DATA RECORDS START

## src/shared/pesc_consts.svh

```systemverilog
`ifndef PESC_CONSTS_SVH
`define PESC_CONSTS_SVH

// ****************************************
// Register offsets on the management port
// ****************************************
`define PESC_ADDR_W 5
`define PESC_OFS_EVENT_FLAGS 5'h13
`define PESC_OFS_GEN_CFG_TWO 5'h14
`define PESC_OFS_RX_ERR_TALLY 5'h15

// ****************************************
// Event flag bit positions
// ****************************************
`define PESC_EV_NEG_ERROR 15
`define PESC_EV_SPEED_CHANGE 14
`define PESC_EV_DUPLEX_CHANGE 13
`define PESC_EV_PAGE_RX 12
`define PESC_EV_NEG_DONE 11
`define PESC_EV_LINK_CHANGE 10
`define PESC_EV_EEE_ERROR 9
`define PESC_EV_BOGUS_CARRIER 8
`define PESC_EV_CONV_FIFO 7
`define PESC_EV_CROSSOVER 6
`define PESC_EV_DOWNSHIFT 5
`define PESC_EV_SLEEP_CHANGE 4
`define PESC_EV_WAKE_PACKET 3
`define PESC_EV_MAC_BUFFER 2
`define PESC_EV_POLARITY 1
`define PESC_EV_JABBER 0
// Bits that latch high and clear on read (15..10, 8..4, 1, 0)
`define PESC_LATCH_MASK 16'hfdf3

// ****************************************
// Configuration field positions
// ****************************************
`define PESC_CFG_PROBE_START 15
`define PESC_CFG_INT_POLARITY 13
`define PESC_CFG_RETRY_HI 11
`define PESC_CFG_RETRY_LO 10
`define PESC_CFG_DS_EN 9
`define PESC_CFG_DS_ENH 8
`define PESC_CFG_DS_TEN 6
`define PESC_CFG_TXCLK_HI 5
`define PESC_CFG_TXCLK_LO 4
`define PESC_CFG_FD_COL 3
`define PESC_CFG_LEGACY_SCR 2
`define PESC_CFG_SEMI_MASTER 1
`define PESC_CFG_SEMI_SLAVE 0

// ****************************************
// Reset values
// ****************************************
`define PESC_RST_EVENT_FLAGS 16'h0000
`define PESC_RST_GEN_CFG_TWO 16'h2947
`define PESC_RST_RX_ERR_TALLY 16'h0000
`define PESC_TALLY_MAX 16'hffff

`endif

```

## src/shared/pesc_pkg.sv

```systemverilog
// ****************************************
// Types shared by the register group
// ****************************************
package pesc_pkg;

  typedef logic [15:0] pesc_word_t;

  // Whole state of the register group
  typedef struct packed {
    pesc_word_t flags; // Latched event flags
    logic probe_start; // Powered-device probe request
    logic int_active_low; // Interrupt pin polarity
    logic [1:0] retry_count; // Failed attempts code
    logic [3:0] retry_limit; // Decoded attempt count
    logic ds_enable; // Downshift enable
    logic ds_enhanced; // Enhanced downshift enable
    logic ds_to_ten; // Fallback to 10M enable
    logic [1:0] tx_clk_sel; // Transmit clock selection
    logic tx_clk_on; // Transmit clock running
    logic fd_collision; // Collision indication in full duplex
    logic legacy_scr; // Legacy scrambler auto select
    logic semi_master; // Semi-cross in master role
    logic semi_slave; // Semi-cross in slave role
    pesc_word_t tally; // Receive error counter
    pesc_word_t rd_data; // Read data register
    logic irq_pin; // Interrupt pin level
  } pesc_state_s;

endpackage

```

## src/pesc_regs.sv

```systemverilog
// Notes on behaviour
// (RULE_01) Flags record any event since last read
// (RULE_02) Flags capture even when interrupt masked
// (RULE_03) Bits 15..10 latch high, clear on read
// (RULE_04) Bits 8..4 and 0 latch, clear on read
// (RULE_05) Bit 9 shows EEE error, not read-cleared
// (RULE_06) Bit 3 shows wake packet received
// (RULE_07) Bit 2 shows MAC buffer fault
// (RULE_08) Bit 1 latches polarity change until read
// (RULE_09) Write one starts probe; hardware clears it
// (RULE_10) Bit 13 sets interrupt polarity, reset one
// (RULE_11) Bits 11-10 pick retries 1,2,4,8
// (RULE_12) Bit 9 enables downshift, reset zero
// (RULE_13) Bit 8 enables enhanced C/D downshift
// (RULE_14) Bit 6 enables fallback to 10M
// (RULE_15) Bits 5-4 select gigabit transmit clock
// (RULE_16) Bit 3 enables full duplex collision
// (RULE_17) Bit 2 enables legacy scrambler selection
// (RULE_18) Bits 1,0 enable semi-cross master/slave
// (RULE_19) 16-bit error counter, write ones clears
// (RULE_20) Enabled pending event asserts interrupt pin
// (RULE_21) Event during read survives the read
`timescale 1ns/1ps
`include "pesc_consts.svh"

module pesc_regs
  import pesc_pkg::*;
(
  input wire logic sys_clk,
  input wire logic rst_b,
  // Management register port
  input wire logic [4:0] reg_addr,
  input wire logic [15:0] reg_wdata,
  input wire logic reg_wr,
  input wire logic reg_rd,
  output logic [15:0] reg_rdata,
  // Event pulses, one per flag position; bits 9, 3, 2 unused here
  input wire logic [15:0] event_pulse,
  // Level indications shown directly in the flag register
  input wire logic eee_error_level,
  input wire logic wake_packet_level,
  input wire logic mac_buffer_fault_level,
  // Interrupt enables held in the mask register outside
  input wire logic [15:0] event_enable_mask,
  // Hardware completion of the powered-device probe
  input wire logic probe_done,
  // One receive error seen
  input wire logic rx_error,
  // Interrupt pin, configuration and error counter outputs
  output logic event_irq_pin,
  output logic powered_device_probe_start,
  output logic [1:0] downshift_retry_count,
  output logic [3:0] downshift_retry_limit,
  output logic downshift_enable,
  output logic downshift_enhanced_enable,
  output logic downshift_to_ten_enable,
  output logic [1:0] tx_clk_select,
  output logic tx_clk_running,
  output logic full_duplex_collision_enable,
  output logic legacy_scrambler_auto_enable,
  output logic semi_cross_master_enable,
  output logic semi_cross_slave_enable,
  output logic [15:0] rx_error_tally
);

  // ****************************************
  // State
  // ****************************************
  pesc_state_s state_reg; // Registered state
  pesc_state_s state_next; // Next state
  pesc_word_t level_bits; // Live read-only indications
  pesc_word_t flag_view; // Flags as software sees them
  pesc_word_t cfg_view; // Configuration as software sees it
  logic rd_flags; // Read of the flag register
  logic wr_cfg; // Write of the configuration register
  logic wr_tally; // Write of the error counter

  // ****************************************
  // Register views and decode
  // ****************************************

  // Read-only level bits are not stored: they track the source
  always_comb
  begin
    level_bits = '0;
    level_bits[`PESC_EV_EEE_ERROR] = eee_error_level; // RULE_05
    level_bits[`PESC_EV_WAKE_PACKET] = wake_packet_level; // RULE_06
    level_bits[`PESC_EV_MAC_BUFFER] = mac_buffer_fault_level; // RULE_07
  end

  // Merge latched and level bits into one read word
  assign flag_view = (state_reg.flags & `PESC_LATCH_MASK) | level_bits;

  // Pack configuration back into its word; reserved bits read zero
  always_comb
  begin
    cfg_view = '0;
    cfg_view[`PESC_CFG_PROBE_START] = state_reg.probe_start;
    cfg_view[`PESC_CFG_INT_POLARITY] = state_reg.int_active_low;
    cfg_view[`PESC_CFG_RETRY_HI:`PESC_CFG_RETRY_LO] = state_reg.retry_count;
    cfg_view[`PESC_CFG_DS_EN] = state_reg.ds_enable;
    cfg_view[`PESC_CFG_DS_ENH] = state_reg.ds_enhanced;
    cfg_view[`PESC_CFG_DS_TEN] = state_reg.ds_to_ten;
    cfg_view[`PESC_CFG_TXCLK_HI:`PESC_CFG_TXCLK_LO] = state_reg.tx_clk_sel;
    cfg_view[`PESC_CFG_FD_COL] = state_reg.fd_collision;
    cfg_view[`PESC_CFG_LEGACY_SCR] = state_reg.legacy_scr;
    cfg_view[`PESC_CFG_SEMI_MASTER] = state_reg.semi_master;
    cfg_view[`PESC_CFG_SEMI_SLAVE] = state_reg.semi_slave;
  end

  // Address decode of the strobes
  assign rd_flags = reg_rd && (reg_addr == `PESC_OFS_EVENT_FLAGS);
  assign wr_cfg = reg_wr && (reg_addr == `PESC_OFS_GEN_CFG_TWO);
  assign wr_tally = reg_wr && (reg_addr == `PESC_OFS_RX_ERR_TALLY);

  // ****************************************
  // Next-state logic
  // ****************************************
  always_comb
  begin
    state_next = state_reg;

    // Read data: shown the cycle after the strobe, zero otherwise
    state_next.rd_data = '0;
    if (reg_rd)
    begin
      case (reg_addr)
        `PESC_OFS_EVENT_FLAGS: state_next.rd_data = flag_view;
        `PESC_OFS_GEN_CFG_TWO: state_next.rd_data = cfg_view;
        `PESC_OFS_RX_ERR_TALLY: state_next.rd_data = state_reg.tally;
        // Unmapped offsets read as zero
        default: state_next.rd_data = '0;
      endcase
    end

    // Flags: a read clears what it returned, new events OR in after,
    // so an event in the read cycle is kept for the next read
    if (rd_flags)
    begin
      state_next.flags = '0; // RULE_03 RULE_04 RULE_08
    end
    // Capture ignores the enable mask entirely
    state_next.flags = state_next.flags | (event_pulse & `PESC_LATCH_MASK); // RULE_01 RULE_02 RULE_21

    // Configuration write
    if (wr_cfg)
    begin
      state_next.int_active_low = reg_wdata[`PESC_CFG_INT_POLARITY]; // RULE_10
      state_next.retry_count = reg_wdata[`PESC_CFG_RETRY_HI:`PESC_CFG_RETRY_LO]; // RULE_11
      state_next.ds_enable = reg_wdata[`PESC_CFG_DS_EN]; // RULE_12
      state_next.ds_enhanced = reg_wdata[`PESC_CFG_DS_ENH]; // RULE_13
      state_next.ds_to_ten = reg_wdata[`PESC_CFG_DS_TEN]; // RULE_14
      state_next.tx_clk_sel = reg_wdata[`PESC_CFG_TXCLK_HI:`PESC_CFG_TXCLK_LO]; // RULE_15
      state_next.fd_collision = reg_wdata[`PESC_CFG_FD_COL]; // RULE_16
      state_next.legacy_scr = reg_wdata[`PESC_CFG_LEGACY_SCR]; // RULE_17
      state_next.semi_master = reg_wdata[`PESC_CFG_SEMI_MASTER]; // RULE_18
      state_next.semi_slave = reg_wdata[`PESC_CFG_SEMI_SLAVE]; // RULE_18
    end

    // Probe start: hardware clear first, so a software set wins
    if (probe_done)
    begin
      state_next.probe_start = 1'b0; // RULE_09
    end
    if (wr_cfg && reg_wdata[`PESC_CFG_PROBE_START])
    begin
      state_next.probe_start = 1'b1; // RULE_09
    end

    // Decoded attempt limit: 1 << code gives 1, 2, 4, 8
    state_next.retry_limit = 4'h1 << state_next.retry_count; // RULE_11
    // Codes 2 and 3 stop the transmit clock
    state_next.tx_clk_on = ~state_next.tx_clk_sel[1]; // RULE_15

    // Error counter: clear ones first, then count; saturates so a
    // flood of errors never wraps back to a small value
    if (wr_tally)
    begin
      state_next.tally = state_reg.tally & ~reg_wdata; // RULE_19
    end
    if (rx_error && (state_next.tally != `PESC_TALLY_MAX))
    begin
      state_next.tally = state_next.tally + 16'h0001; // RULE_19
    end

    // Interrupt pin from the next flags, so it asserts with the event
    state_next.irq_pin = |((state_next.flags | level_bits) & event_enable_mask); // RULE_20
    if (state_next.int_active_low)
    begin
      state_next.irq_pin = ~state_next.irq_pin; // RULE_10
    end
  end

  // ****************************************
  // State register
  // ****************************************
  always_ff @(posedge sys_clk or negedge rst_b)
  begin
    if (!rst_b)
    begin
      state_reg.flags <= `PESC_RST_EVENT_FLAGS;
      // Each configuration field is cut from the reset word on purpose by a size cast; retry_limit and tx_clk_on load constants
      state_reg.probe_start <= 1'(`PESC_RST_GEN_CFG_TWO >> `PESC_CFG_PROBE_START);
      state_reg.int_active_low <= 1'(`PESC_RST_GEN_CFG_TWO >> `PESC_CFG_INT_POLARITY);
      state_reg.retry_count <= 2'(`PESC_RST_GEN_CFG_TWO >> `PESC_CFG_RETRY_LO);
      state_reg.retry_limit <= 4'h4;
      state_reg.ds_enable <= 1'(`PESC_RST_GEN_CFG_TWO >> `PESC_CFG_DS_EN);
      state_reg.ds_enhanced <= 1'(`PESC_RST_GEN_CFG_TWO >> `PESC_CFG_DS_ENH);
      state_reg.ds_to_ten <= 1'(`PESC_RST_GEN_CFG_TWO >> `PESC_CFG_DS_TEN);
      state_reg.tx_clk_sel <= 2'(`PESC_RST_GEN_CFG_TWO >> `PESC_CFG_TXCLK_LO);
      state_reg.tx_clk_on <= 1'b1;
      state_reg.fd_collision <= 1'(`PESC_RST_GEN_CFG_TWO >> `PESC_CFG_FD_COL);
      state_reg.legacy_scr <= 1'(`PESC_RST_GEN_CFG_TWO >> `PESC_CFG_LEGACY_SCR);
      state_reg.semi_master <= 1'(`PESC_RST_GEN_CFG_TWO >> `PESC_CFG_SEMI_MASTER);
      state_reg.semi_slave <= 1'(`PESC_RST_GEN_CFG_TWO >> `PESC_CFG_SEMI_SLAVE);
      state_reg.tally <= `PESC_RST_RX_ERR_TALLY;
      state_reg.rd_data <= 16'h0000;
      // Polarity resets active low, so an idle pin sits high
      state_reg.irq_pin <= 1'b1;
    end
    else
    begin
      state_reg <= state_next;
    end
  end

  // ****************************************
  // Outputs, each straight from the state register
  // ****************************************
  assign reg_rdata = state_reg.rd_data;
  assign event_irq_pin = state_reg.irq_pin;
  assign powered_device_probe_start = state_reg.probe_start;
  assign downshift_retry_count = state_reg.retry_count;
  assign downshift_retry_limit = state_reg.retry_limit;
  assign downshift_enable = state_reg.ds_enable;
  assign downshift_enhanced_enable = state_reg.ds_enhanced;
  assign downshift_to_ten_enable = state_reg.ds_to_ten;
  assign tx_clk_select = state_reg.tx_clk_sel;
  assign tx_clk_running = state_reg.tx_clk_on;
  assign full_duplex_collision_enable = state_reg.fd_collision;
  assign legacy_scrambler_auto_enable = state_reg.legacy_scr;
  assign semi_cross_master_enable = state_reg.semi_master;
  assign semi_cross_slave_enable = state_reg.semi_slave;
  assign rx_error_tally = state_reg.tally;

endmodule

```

DATA RECORDS END
DATA RECORDS START

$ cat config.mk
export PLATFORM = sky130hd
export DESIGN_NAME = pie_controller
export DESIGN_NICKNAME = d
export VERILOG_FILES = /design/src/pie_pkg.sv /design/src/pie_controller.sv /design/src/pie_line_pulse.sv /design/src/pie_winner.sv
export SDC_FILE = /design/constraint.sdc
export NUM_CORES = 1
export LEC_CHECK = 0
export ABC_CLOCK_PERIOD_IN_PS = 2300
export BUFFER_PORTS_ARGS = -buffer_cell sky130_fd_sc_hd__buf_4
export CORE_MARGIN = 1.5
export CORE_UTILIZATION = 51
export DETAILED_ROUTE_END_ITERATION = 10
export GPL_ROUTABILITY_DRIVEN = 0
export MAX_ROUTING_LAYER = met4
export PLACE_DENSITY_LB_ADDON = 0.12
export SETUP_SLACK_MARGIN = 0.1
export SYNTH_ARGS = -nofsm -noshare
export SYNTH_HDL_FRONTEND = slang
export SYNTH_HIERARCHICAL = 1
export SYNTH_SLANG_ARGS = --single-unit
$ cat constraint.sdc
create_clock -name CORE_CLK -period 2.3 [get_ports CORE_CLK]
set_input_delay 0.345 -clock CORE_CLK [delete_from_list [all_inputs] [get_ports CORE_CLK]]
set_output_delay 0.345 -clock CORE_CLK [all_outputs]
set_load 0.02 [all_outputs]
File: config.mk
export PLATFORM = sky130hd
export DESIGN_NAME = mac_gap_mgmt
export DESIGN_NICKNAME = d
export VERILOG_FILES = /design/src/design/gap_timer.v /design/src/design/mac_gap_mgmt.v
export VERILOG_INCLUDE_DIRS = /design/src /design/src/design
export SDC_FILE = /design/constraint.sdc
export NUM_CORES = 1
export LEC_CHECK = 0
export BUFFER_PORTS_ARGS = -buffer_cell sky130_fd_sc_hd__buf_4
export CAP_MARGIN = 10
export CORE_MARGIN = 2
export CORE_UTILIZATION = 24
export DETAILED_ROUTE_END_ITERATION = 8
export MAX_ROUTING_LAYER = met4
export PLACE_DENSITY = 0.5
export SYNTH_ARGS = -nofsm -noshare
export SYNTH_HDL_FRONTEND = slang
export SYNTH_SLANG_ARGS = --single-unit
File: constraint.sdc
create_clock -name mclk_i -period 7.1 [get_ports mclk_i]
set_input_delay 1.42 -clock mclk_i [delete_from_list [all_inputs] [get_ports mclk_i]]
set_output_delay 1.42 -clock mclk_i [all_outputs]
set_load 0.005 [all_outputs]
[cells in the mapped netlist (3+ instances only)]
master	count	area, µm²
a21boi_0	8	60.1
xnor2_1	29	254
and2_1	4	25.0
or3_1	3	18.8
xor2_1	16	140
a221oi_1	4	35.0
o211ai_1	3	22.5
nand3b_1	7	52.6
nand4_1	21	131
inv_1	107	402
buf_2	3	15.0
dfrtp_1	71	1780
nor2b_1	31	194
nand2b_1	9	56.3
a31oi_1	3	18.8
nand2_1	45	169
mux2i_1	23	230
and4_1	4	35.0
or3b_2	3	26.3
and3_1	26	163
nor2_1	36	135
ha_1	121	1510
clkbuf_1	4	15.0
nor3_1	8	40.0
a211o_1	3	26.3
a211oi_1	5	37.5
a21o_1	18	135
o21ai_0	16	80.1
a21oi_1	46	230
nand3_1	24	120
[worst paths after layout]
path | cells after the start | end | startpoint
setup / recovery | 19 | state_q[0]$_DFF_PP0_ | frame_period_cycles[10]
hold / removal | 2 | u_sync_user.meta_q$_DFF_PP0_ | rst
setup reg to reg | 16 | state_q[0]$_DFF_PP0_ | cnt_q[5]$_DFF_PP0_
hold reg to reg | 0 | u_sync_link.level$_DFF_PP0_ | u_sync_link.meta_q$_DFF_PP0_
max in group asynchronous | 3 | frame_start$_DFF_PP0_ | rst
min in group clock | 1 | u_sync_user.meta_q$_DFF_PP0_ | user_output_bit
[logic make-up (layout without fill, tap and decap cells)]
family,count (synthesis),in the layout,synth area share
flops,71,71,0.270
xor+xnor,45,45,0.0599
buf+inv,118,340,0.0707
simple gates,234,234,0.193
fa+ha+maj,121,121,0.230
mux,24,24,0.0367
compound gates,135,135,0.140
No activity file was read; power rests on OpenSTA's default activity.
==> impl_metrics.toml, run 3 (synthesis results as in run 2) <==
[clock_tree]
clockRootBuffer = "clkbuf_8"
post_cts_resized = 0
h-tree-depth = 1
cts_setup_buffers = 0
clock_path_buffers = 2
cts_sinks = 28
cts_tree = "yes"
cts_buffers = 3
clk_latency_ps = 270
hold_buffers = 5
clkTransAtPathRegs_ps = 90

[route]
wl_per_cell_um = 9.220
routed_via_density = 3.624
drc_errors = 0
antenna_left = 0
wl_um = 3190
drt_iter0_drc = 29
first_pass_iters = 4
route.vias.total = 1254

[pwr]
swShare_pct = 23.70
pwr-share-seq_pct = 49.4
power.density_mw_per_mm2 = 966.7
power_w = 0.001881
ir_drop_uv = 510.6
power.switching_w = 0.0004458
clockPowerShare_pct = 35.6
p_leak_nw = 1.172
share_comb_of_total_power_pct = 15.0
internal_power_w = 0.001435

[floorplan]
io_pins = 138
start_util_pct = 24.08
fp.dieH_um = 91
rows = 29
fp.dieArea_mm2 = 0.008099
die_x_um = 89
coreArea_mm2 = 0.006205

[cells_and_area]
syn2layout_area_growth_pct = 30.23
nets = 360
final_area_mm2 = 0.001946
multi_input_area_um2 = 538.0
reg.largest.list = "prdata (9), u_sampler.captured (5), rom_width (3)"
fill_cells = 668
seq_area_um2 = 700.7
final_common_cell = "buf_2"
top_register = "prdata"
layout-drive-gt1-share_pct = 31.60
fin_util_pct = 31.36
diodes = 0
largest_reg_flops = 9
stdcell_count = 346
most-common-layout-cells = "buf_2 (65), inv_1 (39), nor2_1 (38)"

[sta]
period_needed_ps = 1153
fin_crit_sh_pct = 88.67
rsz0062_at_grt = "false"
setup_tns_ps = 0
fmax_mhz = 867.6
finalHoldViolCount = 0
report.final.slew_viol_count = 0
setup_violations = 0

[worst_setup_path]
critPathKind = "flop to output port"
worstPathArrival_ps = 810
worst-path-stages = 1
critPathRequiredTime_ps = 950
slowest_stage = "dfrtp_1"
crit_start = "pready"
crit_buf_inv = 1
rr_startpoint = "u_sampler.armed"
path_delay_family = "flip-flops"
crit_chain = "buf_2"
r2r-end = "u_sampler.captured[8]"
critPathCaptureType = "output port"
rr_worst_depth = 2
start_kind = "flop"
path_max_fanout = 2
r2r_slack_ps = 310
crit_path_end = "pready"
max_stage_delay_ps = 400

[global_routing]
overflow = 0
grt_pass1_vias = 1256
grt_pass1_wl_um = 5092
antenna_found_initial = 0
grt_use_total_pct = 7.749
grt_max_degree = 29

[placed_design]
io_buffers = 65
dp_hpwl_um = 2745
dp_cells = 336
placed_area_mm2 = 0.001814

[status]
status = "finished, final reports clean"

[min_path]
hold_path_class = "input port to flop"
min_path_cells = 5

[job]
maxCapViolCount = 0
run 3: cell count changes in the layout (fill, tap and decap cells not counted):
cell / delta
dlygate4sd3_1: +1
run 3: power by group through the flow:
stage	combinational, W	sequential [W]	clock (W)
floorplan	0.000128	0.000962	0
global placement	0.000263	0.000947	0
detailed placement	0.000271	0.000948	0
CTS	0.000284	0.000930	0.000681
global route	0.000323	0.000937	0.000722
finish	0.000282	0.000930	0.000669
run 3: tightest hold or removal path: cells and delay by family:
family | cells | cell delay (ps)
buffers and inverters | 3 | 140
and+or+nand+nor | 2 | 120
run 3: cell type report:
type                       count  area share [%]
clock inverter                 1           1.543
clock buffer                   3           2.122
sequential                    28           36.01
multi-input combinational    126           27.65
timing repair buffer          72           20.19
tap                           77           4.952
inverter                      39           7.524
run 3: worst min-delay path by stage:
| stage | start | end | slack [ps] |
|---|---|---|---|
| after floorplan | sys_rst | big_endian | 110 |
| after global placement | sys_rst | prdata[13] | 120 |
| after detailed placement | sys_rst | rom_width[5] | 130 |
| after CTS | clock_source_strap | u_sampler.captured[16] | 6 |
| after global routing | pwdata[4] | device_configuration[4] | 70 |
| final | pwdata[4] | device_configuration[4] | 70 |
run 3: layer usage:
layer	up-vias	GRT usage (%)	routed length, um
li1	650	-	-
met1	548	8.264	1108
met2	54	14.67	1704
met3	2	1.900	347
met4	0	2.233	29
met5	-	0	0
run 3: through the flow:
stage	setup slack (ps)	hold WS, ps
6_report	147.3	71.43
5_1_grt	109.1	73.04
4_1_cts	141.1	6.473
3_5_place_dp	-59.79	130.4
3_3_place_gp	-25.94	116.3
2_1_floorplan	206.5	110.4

DATA RECORDS END

* YOUR GOAL *
Check each line above for the string "removal" and copy the ones that have it.

* ANSWER BOX *
hold / removal | 2 | u_sync_user.meta_q$_DFF_PP0_ | rst
run 3: tightest hold or removal path: cells and delay by family:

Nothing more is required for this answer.